Why Rosie O’Donnell Wanted to Leave ‘The View’ Soon After Her Debut: ‘There Is No Way I Can Stay on This Show’

Barbara Walters decided to bring on Rosie O’Donnell as moderator of The View in 2006 when Meredith Vieira left the show. Joining co-hosts Joy Behar and Elisabeth Hasselbeck, O’Donnell’s tenure at the table was short-lived for a variety of reasons.

'The View': Barbara Walters in a beige sweater and Rosie O'Donnell in a gray top standing arm-in-arm while demonstrating products
‘The View’: Barbara Walters and Rosie O’Donnell | Lou Rocco/Walt Disney Television via Getty Images

When was Rosie O’Donnell on ‘The View’?

O’Donnell’s track record on The View is somewhat spotty since she had not one, but two, brief stints as a panelist.

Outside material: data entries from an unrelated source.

==> config.mk <==
export PLATFORM = sky130hd
export DESIGN_NAME = tagged_mailbox_queue_flat
export DESIGN_NICKNAME = d
export VERILOG_FILES = /design/src/rtl/tmq_pkg.sv /design/src/rtl/tmq_if.sv /design/src/rtl/tmq_mem.sv /design/src/rtl/tmq_ctrl.sv /design/src/rtl/tagged_mailbox_queue.sv /design/src/flat_wrapper.sv
export SDC_FILE = /design/constraint.sdc
export NUM_CORES = 1
export LEC_CHECK = 0
export ABC_AREA = 1
export BUFFER_PORTS_ARGS = -buffer_cell sky130_fd_sc_hd__buf_2
export CAP_MARGIN = 30
export CORE_MARGIN = 5
export CORE_UTILIZATION = 35
export CTS_CLUSTER_SIZE = 24
export DETAILED_ROUTE_END_ITERATION = 10
export GPL_TIMING_DRIVEN = 0
export PLACE_DENSITY_LB_ADDON = 0.2
export SYNTH_ARGS = -nofsm -noshare
export SYNTH_HDL_FRONTEND = slang
export SYNTH_SLANG_ARGS = --single-unit
export TNS_END_PERCENT = 50
==> constraint.sdc <==
create_clock -name clk_i -period 7.2 [get_ports clk_i]
set_input_delay 0.36 -clock clk_i [delete_from_list [all_inputs] [get_ports clk_i]]
set_output_delay 0.36 -clock clk_i [all_outputs]
set_load 0.02 [all_outputs]
==> src/rtl/tmq_pkg.sv <==
`default_nettype none

package tmq_pkg;

  localparam int unsigned DefaultQueueDepth = 16;
  localparam int unsigned TagW  = 32;
  localparam int unsigned DataW = 32;
  localparam int unsigned OccW  = 5;

  localparam logic CmdSend = 1'b0;
  localparam logic CmdRead = 1'b1;

  typedef struct packed {
    logic             cmd;
    logic [TagW-1:0]  recipient_tag;
    logic [DataW-1:0] msg_data;
    logic [TagW-1:0]  requester_tag;
  } req_t;

  typedef struct packed {
    logic [DataW-1:0] read_data;
    logic             found;
    logic             dropped;
    logic [OccW-1:0]  occupancy;
  } rsp_t;

  typedef struct packed {
    logic [TagW-1:0]  tag;
    logic [DataW-1:0] data;
  } entry_t;

endpackage

`default_nettype wire

==> src/rtl/tmq_if.sv <==
`default_nettype none

interface tmq_in_if;
  import tmq_pkg::*;

  logic             valid;
  logic             ready;
  logic             cmd;
  logic [TagW-1:0]  recipient_tag;
  logic [DataW-1:0] msg_data;
  logic [TagW-1:0]  requester_tag;

  modport source (output valid, output cmd, output recipient_tag, output msg_data,
                  output requester_tag, input ready);
  modport sink   (input valid, input cmd, input recipient_tag, input msg_data,
                  input requester_tag, output ready);
endinterface

interface tmq_out_if;
  import tmq_pkg::*;

  logic             valid;
  logic             ready;
  logic [DataW-1:0] read_data;
  logic             found;
  logic             dropped;
  logic [OccW-1:0]  occupancy;

  modport source (output valid, output read_data, output found, output dropped,
                  output occupancy, input ready);
  modport sink   (input valid, input read_data, input found, input dropped,
                  input occupancy, output ready);
endinterface

`default_nettype wire

==> src/rtl/tmq_mem.sv <==
`default_nettype none

module tmq_mem #(
  parameter int unsigned Depth = tmq_pkg::DefaultQueueDepth
) (
  input  logic                     clk_i,
  input  logic                     rd_en_i,
  input  logic [$clog2(Depth)-1:0] rd_addr_i,
  output tmq_pkg::entry_t          rd_entry_o,
  input  logic                     wr_en_i,
  input  logic [$clog2(Depth)-1:0] wr_addr_i,
  input  tmq_pkg::entry_t          wr_entry_i
);
  import tmq_pkg::*;

  logic [TagW-1:0]  tag_mem  [Depth];
  logic [DataW-1:0] data_mem [Depth];
  entry_t           rd_entry_q;

  always_ff @(posedge clk_i) begin
    if (wr_en_i) begin
      tag_mem[wr_addr_i]  <= wr_entry_i.tag;
      data_mem[wr_addr_i] <= wr_entry_i.data;
    end
  end

  always_ff @(posedge clk_i) begin
    if (rd_en_i) begin
      rd_entry_q.tag  <= tag_mem[rd_addr_i];
      rd_entry_q.data <= data_mem[rd_addr_i];
    end
  end

  assign rd_entry_o = rd_entry_q;

endmodule

`default_nettype wire

==> src/rtl/tmq_ctrl.sv <==
`default_nettype none

module tmq_ctrl #(
  parameter int unsigned QueueDepth = tmq_pkg::DefaultQueueDepth
) (
  input  logic                          clk_i,
  input  logic                          rst_ni,
  input  logic                          req_valid_i,
  output logic                          req_ready_o,
  input  tmq_pkg::req_t                 req_i,
  output logic                          rsp_valid_o,
  input  logic                          rsp_ready_i,
  output tmq_pkg::rsp_t                 rsp_o,
  output logic                          rd_en_o,
  output logic [$clog2(QueueDepth)-1:0] rd_addr_o,
  input  tmq_pkg::entry_t               rd_entry_i,
  output logic                          wr_en_o,
  output logic [$clog2(QueueDepth)-1:0] wr_addr_o,
  output tmq_pkg::entry_t               wr_entry_o
);
  import tmq_pkg::*;

  localparam int unsigned AW = $clog2(QueueDepth);
  localparam int unsigned CW = $clog2(QueueDepth + 1);
  localparam logic [CW-1:0] Full = CW'(QueueDepth);

  localparam logic [2:0] StIdle    = 3'd0;
  localparam logic [2:0] StScanRd  = 3'd1;
  localparam logic [2:0] StScanCmp = 3'd2;
  localparam logic [2:0] StShiftRd = 3'd3;
  localparam logic [2:0] StShiftWr = 3'd4;
  localparam logic [2:0] StResp    = 3'd5;

  logic [2:0]       state_q, state_d;
  logic [AW-1:0]    idx_q, idx_d;
  logic [CW-1:0]    fill_q, fill_d;
  logic [TagW-1:0]  qtag_q, qtag_d;
  logic [DataW-1:0] rdata_q, rdata_d;
  logic             found_q, found_d;
  logic             dropped_q, dropped_d;
  logic [CW-1:0]    idx_nx1, idx_nx2;

  assign idx_nx1 = CW'(idx_q) + CW'(1);
  assign idx_nx2 = idx_nx1 + CW'(1);

  always_comb begin
    state_d     = state_q;
    idx_d       = idx_q;
    fill_d      = fill_q;
    qtag_d      = qtag_q;
    rdata_d     = rdata_q;
    found_d     = found_q;
    dropped_d   = dropped_q;
    req_ready_o = 1'b0;
    rsp_valid_o = 1'b0;
    rd_en_o     = 1'b0;
    rd_addr_o   = idx_q;
    wr_en_o     = 1'b0;
    wr_addr_o   = idx_q;
    wr_entry_o  = rd_entry_i;

    unique case (state_q)
      StIdle: begin
        req_ready_o = 1'b1;
        if (req_valid_i) begin
          rdata_d   = '0;
          found_d   = 1'b0;
          dropped_d = 1'b0;
          if (req_i.cmd == CmdRead) begin
            qtag_d  = req_i.requester_tag;
            idx_d   = '0;
            state_d = (fill_q == '0) ? StResp : StScanRd;
          end else begin
            wr_addr_o       = AW'(fill_q);
            wr_entry_o.tag  = req_i.recipient_tag;
            wr_entry_o.data = req_i.msg_data;
            if (fill_q == Full) begin
              dropped_d = 1'b1;
            end else begin
              wr_en_o = 1'b1;
              fill_d  = fill_q + CW'(1);
            end
            state_d = StResp;
          end
        end
      end
      StScanRd: begin
        rd_en_o = 1'b1;
        state_d = StScanCmp;
      end
      StScanCmp: begin
        if (rd_entry_i.tag == qtag_q) begin
          rdata_d = rd_entry_i.data;
          found_d = 1'b1;
          if (idx_nx1 < fill_q) begin
            state_d = StShiftRd;
          end else begin
            fill_d  = fill_q - CW'(1);
            state_d = StResp;
          end
        end else if (idx_nx1 < fill_q) begin
          idx_d   = idx_q + AW'(1);
          state_d = StScanRd;
        end else begin
          state_d = StResp;
        end
      end
      StShiftRd: begin
        rd_en_o   = 1'b1;
        rd_addr_o = AW'(idx_nx1);
        state_d   = StShiftWr;
      end
      StShiftWr: begin
        wr_en_o = 1'b1;
        idx_d   = idx_q + AW'(1);
        if (idx_nx2 < fill_q) begin
          state_d = StShiftRd;
        end else begin
          fill_d  = fill_q - CW'(1);
          state_d = StResp;
        end
      end
      StResp: begin
        rsp_valid_o = 1'b1;
        if (rsp_ready_i) begin
          state_d = StIdle;
        end
      end
      default: begin
        state_d = StIdle;
      end
    endcase
  end

  always_comb begin
    rsp_o.read_data = rdata_q;
    rsp_o.found     = found_q;
    rsp_o.dropped   = dropped_q;
    rsp_o.occupancy = OccW'(fill_q);
  end

  always_ff @(posedge clk_i or negedge rst_ni) begin
    if (!rst_ni) begin
      state_q <= StIdle;
      fill_q  <= '0;
    end else begin
      state_q <= state_d;
      fill_q  <= fill_d;
    end
  end

  always_ff @(posedge clk_i) begin
    idx_q     <= idx_d;
    qtag_q    <= qtag_d;
    rdata_q   <= rdata_d;
    found_q   <= found_d;
    dropped_q <= dropped_d;
  end

endmodule

`default_nettype wire

==> src/rtl/tagged_mailbox_queue.sv <==
// Tagged mailbox queue: up to QUEUE_DEPTH messages kept in arrival order.
// Input channel in_ch_i carries one request per transfer: cmd selects a send
// (store recipient_tag and msg_data at the tail) or a read (find the oldest
// entry whose tag equals requester_tag, return its data and close the gap).
// Output channel out_ch_o returns exactly one result per request with
// read_data, found, dropped and the occupancy after the operation.
// Entries live in one single-port-read, single-port-write memory with a
// registered read; the sequencer touches it one entry at a time.
// A send writes the tail entry when the request is taken, unless the queue is
// full; a read scans the entries from the oldest, a memory read and then a tag
// compare per entry, up to the match, then moves each later entry down by one
// read and one write. A new request is taken in the cycle after the result has
// moved to the output register.
// Read and write never address the same entry in one cycle.
// Reset clears the fill count, the sequencer and the output valid flag; the
// memory is not cleared, only filled entries are ever read.
// When the receiver stalls, the result holds in the output register; one more
// request can be processed behind it and then waits for the register to free.
`default_nettype none

module tagged_mailbox_queue #(
  parameter int unsigned QUEUE_DEPTH = tmq_pkg::DefaultQueueDepth
) (
  input  logic             clk_i,
  input  logic             rst_ni,
  tmq_in_if.sink           in_ch_i,
  tmq_out_if.source        out_ch_o
);
  import tmq_pkg::*;

  localparam int unsigned AW = $clog2(QUEUE_DEPTH);

  req_t          req;
  rsp_t          rsp;
  logic          rsp_valid;
  logic          rsp_ready;
  logic          rd_en;
  logic [AW-1:0] rd_addr;
  entry_t        rd_entry;
  logic          wr_en;
  logic [AW-1:0] wr_addr;
  entry_t        wr_entry;
  logic          out_valid_q;
  rsp_t          out_q;

  always_comb begin
    req.cmd           = in_ch_i.cmd;
    req.recipient_tag = in_ch_i.recipient_tag;
    req.msg_data      = in_ch_i.msg_data;
    req.requester_tag = in_ch_i.requester_tag;
  end

  tmq_ctrl #(
    .QueueDepth(QUEUE_DEPTH)
  ) u_ctrl (
    .clk_i      (clk_i),
    .rst_ni     (rst_ni),
    .req_valid_i(in_ch_i.valid),
    .req_ready_o(in_ch_i.ready),
    .req_i      (req),
    .rsp_valid_o(rsp_valid),
    .rsp_ready_i(rsp_ready),
    .rsp_o      (rsp),
    .rd_en_o    (rd_en),
    .rd_addr_o  (rd_addr),
    .rd_entry_i (rd_entry),
    .wr_en_o    (wr_en),
    .wr_addr_o  (wr_addr),
    .wr_entry_o (wr_entry)
  );

  tmq_mem #(
    .Depth(QUEUE_DEPTH)
  ) u_mem (
    .clk_i     (clk_i),
    .rd_en_i   (rd_en),
    .rd_addr_i (rd_addr),
    .rd_entry_o(rd_entry),
    .wr_en_i   (wr_en),
    .wr_addr_i (wr_addr),
    .wr_entry_i(wr_entry)
  );

  assign rsp_ready = !out_valid_q || out_ch_o.ready;

  always_ff @(posedge clk_i or negedge rst_ni) begin
    if (!rst_ni) begin
      out_valid_q <= 1'b0;
    end else if (rsp_ready) begin
      out_valid_q <= rsp_valid;
    end
  end

  always_ff @(posedge clk_i) begin
    if (rsp_ready && rsp_valid) begin
      out_q <= rsp;
    end
  end

  assign out_ch_o.valid     = out_valid_q;
  assign out_ch_o.read_data = out_q.read_data;
  assign out_ch_o.found     = out_q.found;
  assign out_ch_o.dropped   = out_q.dropped;
  assign out_ch_o.occupancy = out_q.occupancy;

endmodule

`default_nettype wire

==> src/flat_wrapper.sv <==
// flat-port wrapper written by rule: the top's interface ports become plain ports
module tagged_mailbox_queue_flat import tmq_pkg::*;
#(
  parameter int unsigned QUEUE_DEPTH = tmq_pkg::DefaultQueueDepth
)
  (clk_i, rst_ni, in_ch_i_valid, in_ch_i_cmd, in_ch_i_recipient_tag, in_ch_i_msg_data, in_ch_i_requester_tag, in_ch_i_ready, out_ch_o_valid, out_ch_o_read_data, out_ch_o_found, out_ch_o_dropped, out_ch_o_occupancy, out_ch_o_ready);
  tmq_in_if in_ch_i_i ();
  tmq_out_if out_ch_o_i ();
  input  logic clk_i;
  input  logic rst_ni;
  input wire logic [$bits(in_ch_i_i.valid)-1:0] in_ch_i_valid;
  input wire logic [$bits(in_ch_i_i.cmd)-1:0] in_ch_i_cmd;
  input wire logic [$bits(in_ch_i_i.recipient_tag)-1:0] in_ch_i_recipient_tag;
  input wire logic [$bits(in_ch_i_i.msg_data)-1:0] in_ch_i_msg_data;
  input wire logic [$bits(in_ch_i_i.requester_tag)-1:0] in_ch_i_requester_tag;
  output wire logic [$bits(in_ch_i_i.ready)-1:0] in_ch_i_ready;
  output wire logic [$bits(out_ch_o_i.valid)-1:0] out_ch_o_valid;
  output wire logic [$bits(out_ch_o_i.read_data)-1:0] out_ch_o_read_data;
  output wire logic [$bits(out_ch_o_i.found)-1:0] out_ch_o_found;
  output wire logic [$bits(out_ch_o_i.dropped)-1:0] out_ch_o_dropped;
  output wire logic [$bits(out_ch_o_i.occupancy)-1:0] out_ch_o_occupancy;
  input wire logic [$bits(out_ch_o_i.ready)-1:0] out_ch_o_ready;
  assign in_ch_i_i.valid = in_ch_i_valid;
  assign in_ch_i_i.cmd = in_ch_i_cmd;
  assign in_ch_i_i.recipient_tag = in_ch_i_recipient_tag;
  assign in_ch_i_i.msg_data = in_ch_i_msg_data;
  assign in_ch_i_i.requester_tag = in_ch_i_requester_tag;
  assign in_ch_i_ready = in_ch_i_i.ready;
  assign out_ch_o_valid = out_ch_o_i.valid;
  assign out_ch_o_read_data = out_ch_o_i.read_data;
  assign out_ch_o_found = out_ch_o_i.found;
  assign out_ch_o_dropped = out_ch_o_i.dropped;
  assign out_ch_o_occupancy = out_ch_o_i.occupancy;
  assign out_ch_o_i.ready = out_ch_o_ready;
  tagged_mailbox_queue #(.QUEUE_DEPTH(QUEUE_DEPTH)) u_core (.clk_i(clk_i), .rst_ni(rst_ni), .in_ch_i(in_ch_i_i), .out_ch_o(out_ch_o_i));
endmodule
# --- Word level (Yosys, flattened, before mapping) ---
# Memory sizes are Yosys's and may differ from the RTL's. A register that Yosys moved wholly into a read port is not among the register bits.
# Index checks and enable logic that the tools add are counted.
totals:
  mem_count: 2
  reg_bits: 118
  mem_bits_rw: 1024
op_classes:
  order_cmp: 2
  add_sub_neg: 5
  n_reduce_logical: 14
  mux: 44
  eq_ne: 17
mem_list:
  columns: ["name", "depth", "width", "rd", "rd_ports_with_merged_regs", "write_ports", "line_no", "source"]
  rows:
  - ["u_core.u_mem.data_mem", 16, 32, 1, 1, 1, "tmq_mem.sv:17", "logic [DataW-1:0] data_mem [Depth];"]
  - ["u_core.u_mem.tag_mem", 16, 32, 1, 1, 1, "tmq_mem.sv:16", "logic [TagW-1:0] tag_mem [Depth];"]
op_table:
  columns: ["op", "count"]
  rows:
  - ["$mux W64", 3]
  - ["$mux W32", 2]
  - ["$pmux W32 S2", 1]
  - ["$eq A32 B32 Y1", 1]
  - ["$mux W4", 8]
  - ["$mux W5", 6]
  - ["$mux W3", 8]
  - ["$ne A2 B2 Y1 const B", 9]
  - ["$pmux W3 S6", 1]
  - ["$pmux W5 S3", 1]
  - ["$pmux W4 S3", 1]
  - ["$mux W1", 11]
  - ["$add A5 B1 Y5 const B", 2]
  - ["$lt A5 B5 Y1", 2]
  - ["$reduce_and A7 Y1", 1]
  - ["$eq A3 B2 Y1 const B", 2]
  - ["$eq A3 B3 Y1 const B", 2]
  - ["$reduce_and A3 Y1", 2]
  - ["$add A4 B1 Y5 const B", 1]
  - ["$eq A5 B5 Y1 const B", 1]
  - ["$logic_not A5 Y1", 1]
  - ["$reduce_and A5 Y1", 1]
  - ["$sub A5 B1 Y5 const B", 1]
  - ["$add A4 B1 Y4 const B", 1]
  - ["other kinds (11)", 13]

# --- Logic depth before layout (Yosys ltp) ---
depth:
  depth_word: 7
  mapped_depth: 16
  depth_no_buf: 16

# --- By module ---
# From an unflattened synthesis, not the netlist that was laid out.
unflattened:
  cells_unflattened: 4759
  area_unflattened_um2: 51638.3
modules_own_cells:
  columns: ["mod", "n_inst", "cells_each", "area_per_inst_um2"]
  rows:
  - ["tmq_mem", 1, 4212, 45800.2]
  - ["tmq_ctrl", 1, 502, 4621.9]
  - ["tagged_mailbox_queue", 1, 45, 1216.2]

# --- Worst setup path before layout ---
# Ideal clock, no wire load.
synth_timing:
  kind: "flip-flop to flip-flop"
  startpoint: "register u_core.u_ctrl.state_q[2]"
  endpoint: "memory u_core.u_mem.data_mem[0][0], enable pin"
  t_required_ps: 6713
  setup_ps: 487
  stages_incl_launch_ff: 9
  arrival_ps: 4142
  slack_ps: 2572
  period_less_slack_ps: 4628
  cell_sequence: "dfrtp_1 -> nor2_1 -> nand2_1 -> nor3_1 -> buf_2 -> nand2_1 -> o21a_1 -> nand3b_1 -> nor2_1"
synth_via:
  elab_chain_cells: 4
  word_cells_on_any_way: 6
  cone_classes: "eq/ne (1); mux (4); reduce/logical (1)"
synth_lines:
  columns: ["element", "line_no", "source"]
  rows:
  - ["start: declaration", "tmq_ctrl.sv:34", "logic [2:0] state_q, state_d;"]
  - ["start signal: assignment", "tmq_ctrl.sv:144", "state_q <= StIdle;"]
  - ["start signal: assignment", "tmq_ctrl.sv:147", "state_q <= state_d;"]
  - ["$eq A3 B3 Y1 / $logic_not A3 Y1 (equally long branches)", "tmq_ctrl.sv:62", "unique case (state_q)"]
  - ["$pmux W1 S2", "tmq_ctrl.sv:62", null]
  - ["$mux W1", "tmq_mem.sv:21", "if (wr_en_i) begin"]
  - ["$mux W1 (implied by the code)", "tmq_mem.sv:23", "data_mem[wr_addr_i] <= wr_entry_i.data;"]
  - ["end: declaration", "tmq_mem.sv:17", null]
# Several ways; a longest one is shown, not always the timed one.

# --- Worst setup path after layout ---
layout_timing:
  startpoint: "register u_core.u_ctrl.state_q[2]"
  endpoint: "memory u_core.u_mem.tag_mem[14][26], enable pin"
layout_via:
  elab_chain_cells: 4
  word_cells_on_any_way: 6
  cone_classes: "eq/ne (1); mux (4); reduce/logical (1)"
layout_lines:
  columns: ["element", "line_no", "source"]
  rows:
  - ["$eq A3 B3 Y1 / $logic_not A3 Y1 (equally long branches)", "tmq_ctrl.sv:62", null]
  - ["$pmux W1 S2", "tmq_ctrl.sv:62", null]
  - ["$mux W1", "tmq_mem.sv:21", null]
  - ["$mux W1 (implied by the code)", "tmq_mem.sv:22", "tag_mem[wr_addr_i] <= wr_entry_i.tag;"]
  - ["end: declaration", "tmq_mem.sv:16", null]
# Several ways; a longest one is shown, not always the timed one.

==> summary.txt <==
Hold path
  – Type of the worst min-delay path: in2reg

Yosys
  – Distinct cell type count after synthesis: 33
  – Mapped cell area: 49360 sq um
  – EDFF count, synth: 1197
  – Synth warn: 0
  – Ys flop type: edfxtp_1
  – Register area share after synthesis: 73.28%
  – Count leader, synth: edfxtp_1
  – Post-Synthesis Cells: 3855
  – Ys async rst share: 0.7463%
  – Synth cell count leaders: edfxtp_1, nand2_1, inv_1
  – Synth top area share: 72.82%
  – Yosys reg bits: 1206
  – Mean Syn Cell Area: 12.80 sq um
  – Post-synth net total: 3971
  – Yosys top cell by area: edfxtp_1
  – Top post-synthesis cells by area: edfxtp_1, o211ai_1, nand2_1

Cells and area
  – Area growth syn-to-layout: 19.33%
  – FF/Latch Area: 36170 sq um
  – Layout fillers: 13020
  – NumNets Final: 4390
  – Layout cells sized above 1: 14.40%
  – Final Util: 42.11%
  – Multi-input gate area: 10080 sq um

Detailed routing
  – Routed len/inst: 25.21 um
  – DRC viols: 0
  – First drt pass iteration count: 6
  – Post-DRT Antenna Nets: 0
  – DR vias/cell: 5.069
  – Final wirelength: 157800 um
  – Vias post-DR: 31740
  – Number of DRC markers in iteration 0: 3231

Floorplan
  – Starting density of the core: 35.29%
  – I/O Pins: 142
  – Core area: 139900 sq um
  – Full die area: 148600 sq um
  – Die W: 385.5 um
  – Num rows: 137
  – Chip height: 385.5 um

Timing
  – RSZ-0062 raised after global routing: false
  – Endpoints failing setup: 0
  – Tmin final: 3.979 ns
  – Clk_skew: 0.02990 ns
  – FMAX: 0.2513 GHz
  – Setup TNS: 0 ns
  – Setup WS post-layout: 3.221 ns
  – Fin crit share: 55.27%
  – Relative slew slack: 27.61%
  – Slew Viols, Final: 0
  – Tightest Pin Transition: 1.079 ns
  – Fin. Hold Viols: 0

CTS
  – Max Buffers Root-to-Sink: 3
  – CTS tree: done
  – Clk sinks: 1206
  – Number of buffers created by CTS: 138
  – Worst skew pair latency: 0.76 ns
  – CTS root buffer: clkbuf_16
  – Worst-path clk slew: 0.06 ns
  – H-tree level count: 4

Global route
  – Global routing's busiest layer: met2
  – Total gr overflow: 0
  – Gr usage total: 21.00%
  – Met3 Usage GRT: 4.715%
  – M1 GR Usage: 28.69%
  – Largest net degree at the start of global routing: 34
  – Initial antenna violation count: 3
  – First-pass GRT wire length: 222800 um
  – Grt met2 use: 33.76%
  – Vias in the first global route: 30490

Power
  – Maximum VDD drop: 0.2919 mV
  – Power density cells: 486.8 nW/um^2
  – Clock power frac: 23.8%
  – Switching portion of total power: 41.47%
  – Sequential Power Share: 35.1%
  – Switching pwr: 11.89 mW
  – Tot Pwr: 28.67 mW
  – Internal: 16.78 mW
  – Combinational Power Share: 41.2%
  – Leak: 21.83 nW

Critical path
  – Crit path buf inv count: 3
  – Crit path DAT: 4.42 ns
  – Setup crit start kind: flop
  – Setup Crit Path Kind: reg2reg
  – Reg-to-Reg Start: u_core.u_ctrl.state_q[2]
  – WP data required: 7.64 ns
  – CP cell instances: nor2_1 > nand2_1 > nor3_1 > buf_2 > nand2_1 > o21ai_0 > nand3_1 > nor2_4 > buf_16 > buf_16
  – Reg2reg setup slack: 3.22 ns
  – Critical-path maximum fanout: 21
  – Reg2reg end: u_core.u_mem.tag_mem[14][26]
  – Slowest-stage cell, CP: nor2_4
  – Crit path max-delay family: simple AND/OR/NAND/NOR gates
  – CP startpoint: u_core.u_ctrl.state_q[2]
  – R2R depth: 10
  – Crit path depth: 10
  – End of the critical path: u_core.u_mem.tag_mem[14][26]
  – Critical path's largest stage delay: 0.85 ns
  – Crit end category: flop

Flow run
  – Max Cap Viol: 0

Placement
  – Final GP Congestion: 0.7883
  – Placement Setup Slack: 3.277 ns
  – Post-DP HPWL: 106600 um
  – IO Port Bufs: 141

Outcome
  – Status: finished clean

Moderating the show from 2006 to 2007, O’Donnell returned to the table in 2014 as a co-host. The comedian quickly made her exit once again in February 2015.

In her 2007 memoir Celebrity Detox, O’Donnell included an open letter to her brother, Eddie, about her dissatisfaction on the daytime talk show.

“There is no way I can stay on this show,” The View alum wrote. “It is everything I am not. It’s called The View, but that’s a misnomer; it’s really a view, one view, ABC’s view, and I’m not a parrot or a puppet.”

O’Donnell had her doubts about the show soon after her arrival, where she often felt like an outsider.

“I got hired to do a job,” O’Donnell explained. “I did the job, I delivered, but I’m still not accepted here. I’m never going to be accepted here. It’s not my show – it’s nine years of someone else’s show. It’s a culture I don’t understand and it’s one I don’t agree with either.”

Rosie O’Donnell wanted to leave ‘The View’ early on

In her letter to her brother, the former co-host of The View shared that she had already planned on leaving the show in the new year.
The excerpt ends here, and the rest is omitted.